O primeiro-ministro, numa entrevista dada ao expresso, fala da necessidade de criar consensos a fim de preparar o programa de investimentos em infra-estruturas a considerar no próximo quadro comunitário com início em 2020. Isto obriga a que esteja tudo pronto em 2019 para entregar em Bruxelas o que leva a que deva ser devidamente preparado em 2018 e por isso deverá começar a ser debatido neste momento.

António Costa pretende definir em tempo útil a utilização dos fundos europeus, isto para evitar o que sempre tem acontecido no passado, em que estes fundos servem sempre objetivos políticos com interesses económicos, basta lembrar a questão do aeroporto de Lisboa ou o célebre TGV e, são por norma feitos de ânimo leve e sem rigor.

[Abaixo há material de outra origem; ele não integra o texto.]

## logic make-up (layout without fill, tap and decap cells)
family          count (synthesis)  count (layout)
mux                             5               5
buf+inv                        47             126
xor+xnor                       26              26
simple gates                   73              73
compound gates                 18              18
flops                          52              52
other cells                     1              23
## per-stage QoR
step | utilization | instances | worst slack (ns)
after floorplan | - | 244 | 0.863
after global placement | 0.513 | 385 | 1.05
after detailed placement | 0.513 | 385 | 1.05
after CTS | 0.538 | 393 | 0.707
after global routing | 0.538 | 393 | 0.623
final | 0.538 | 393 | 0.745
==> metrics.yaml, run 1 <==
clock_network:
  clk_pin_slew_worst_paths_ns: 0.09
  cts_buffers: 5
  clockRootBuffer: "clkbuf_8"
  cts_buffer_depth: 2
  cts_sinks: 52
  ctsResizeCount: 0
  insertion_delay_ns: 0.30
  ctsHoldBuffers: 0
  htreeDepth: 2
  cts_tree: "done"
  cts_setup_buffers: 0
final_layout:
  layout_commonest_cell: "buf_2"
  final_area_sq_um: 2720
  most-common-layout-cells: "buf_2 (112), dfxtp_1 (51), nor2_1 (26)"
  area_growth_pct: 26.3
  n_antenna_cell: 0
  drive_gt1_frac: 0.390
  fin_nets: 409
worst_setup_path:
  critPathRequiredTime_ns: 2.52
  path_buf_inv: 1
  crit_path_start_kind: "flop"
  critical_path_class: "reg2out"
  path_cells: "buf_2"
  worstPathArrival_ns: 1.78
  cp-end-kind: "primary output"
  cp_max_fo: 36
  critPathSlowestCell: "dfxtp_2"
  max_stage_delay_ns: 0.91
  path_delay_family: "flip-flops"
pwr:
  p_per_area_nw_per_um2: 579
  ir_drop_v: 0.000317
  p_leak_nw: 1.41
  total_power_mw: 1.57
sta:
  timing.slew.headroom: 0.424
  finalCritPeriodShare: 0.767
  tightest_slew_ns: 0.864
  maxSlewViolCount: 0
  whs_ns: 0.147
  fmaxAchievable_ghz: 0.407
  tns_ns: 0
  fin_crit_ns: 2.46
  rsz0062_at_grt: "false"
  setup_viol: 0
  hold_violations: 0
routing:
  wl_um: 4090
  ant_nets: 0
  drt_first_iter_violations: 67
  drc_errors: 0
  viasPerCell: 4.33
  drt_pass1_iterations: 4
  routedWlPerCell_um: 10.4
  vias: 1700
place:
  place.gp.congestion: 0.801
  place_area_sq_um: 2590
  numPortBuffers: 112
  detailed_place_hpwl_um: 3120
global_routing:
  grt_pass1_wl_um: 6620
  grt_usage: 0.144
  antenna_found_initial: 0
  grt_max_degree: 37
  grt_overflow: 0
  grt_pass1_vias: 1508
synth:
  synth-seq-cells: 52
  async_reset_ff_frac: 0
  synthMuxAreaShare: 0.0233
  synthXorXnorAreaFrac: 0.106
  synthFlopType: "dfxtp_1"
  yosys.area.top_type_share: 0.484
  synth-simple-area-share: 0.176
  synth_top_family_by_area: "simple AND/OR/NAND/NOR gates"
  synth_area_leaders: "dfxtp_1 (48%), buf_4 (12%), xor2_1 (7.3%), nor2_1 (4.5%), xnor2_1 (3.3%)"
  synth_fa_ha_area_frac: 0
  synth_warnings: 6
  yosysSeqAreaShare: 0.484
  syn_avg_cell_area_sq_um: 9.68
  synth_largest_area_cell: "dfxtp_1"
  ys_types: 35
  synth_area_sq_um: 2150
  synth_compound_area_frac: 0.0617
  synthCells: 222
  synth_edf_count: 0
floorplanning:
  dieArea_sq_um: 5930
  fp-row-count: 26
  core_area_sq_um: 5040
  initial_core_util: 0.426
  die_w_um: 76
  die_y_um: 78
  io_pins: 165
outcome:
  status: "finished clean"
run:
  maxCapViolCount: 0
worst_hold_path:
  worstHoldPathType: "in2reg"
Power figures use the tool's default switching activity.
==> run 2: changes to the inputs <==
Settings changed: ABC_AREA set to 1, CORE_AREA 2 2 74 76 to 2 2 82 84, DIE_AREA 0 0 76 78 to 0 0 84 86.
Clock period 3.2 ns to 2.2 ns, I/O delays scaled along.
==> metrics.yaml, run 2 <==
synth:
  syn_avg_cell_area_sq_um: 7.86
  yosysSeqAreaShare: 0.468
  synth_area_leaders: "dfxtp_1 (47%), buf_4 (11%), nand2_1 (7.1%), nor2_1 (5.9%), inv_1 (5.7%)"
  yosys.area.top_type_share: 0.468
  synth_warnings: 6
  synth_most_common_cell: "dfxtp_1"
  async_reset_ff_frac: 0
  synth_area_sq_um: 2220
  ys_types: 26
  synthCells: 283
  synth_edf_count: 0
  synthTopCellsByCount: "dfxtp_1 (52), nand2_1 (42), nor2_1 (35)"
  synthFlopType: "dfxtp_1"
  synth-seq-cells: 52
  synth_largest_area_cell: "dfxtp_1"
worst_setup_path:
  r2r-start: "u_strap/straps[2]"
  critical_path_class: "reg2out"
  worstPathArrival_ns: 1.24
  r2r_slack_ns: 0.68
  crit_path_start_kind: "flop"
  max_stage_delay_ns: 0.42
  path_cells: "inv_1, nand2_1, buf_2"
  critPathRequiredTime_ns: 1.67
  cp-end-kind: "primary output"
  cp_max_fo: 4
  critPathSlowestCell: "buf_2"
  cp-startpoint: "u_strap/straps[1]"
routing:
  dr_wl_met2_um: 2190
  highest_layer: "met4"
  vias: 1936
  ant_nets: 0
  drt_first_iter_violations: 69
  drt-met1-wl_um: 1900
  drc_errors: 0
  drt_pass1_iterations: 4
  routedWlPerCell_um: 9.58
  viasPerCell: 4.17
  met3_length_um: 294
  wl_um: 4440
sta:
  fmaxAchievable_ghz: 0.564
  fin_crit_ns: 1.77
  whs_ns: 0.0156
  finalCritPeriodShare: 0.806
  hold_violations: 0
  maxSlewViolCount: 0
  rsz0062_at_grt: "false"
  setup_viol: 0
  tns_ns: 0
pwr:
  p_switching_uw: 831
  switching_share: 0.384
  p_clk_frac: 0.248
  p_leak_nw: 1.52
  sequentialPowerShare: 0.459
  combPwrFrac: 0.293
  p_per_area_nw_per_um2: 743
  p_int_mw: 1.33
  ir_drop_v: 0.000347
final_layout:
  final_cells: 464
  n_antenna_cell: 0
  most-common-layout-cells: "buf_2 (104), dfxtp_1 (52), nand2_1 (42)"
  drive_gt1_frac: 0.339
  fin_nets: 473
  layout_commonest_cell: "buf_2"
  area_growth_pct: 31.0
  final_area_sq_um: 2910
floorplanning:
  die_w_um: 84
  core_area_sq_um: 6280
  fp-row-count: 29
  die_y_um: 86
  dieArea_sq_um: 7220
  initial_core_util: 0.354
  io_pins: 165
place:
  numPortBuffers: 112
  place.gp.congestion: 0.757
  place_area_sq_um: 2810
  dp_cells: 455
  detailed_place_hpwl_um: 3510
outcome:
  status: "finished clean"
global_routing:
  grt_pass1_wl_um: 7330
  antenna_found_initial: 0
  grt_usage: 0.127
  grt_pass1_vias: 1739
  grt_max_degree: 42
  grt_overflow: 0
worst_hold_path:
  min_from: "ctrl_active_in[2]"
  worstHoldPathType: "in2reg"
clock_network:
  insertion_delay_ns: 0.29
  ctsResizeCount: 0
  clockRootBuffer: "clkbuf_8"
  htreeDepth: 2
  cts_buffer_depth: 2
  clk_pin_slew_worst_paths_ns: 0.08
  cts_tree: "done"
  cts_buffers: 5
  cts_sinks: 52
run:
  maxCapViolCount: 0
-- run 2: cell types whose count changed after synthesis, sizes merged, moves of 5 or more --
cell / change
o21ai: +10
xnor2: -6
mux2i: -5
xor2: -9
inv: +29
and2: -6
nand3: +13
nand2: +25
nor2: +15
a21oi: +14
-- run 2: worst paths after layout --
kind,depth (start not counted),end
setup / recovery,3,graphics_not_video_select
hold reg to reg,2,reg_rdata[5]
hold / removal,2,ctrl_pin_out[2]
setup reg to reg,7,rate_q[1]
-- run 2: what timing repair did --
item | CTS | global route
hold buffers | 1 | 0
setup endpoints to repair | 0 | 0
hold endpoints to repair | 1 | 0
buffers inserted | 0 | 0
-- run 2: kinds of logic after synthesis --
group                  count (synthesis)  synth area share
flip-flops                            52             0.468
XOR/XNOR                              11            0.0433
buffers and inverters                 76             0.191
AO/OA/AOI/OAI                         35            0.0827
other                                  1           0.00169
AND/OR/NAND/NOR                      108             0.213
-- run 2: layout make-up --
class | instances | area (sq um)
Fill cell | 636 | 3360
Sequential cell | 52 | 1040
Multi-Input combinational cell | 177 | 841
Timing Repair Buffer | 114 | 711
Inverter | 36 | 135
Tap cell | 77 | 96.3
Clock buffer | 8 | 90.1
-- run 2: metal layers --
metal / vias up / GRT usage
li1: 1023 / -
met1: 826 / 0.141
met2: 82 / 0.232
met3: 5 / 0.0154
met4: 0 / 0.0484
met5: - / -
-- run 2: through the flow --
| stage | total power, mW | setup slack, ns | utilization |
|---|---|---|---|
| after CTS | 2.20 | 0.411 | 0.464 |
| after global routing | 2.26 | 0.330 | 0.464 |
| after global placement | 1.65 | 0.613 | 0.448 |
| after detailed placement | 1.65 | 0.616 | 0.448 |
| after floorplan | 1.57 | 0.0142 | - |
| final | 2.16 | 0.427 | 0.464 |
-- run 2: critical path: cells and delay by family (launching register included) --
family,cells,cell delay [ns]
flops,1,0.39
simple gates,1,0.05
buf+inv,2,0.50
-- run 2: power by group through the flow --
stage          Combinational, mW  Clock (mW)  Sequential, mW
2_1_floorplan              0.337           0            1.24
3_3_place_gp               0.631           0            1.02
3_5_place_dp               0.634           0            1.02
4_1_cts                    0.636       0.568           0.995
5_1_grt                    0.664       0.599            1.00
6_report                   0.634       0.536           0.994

É assim necessário que António Costa comece a querer preparar terreno na criação de consensos, uma vez que é necessária a intervenção do PSD nesta matéria não só por força do que é a representação parlamentar, mas porque falamos de enormes investimentos.

Depois das eleições autárquicas, agora não faria sentido, governo e oposição terão de se entender sobre não só esta mas também outras matérias, o consenso será a palavra de ordem, o que anuncia uma rentrée animada, uma vez que o PSD não tem primado pela racionalidade no que toca ao debate político e exemplo disso mesmo são, não só os últimos discursos do seu líder, mas também os recentes absurdos pronunciados pelo seu inovado líder parlamentar, Hugo Soares, que sobre esta mesma matéria não se conteve e salivou toda uma serie de absurdos.

Avizinham-se tempos difíceis para o Governo e para o País.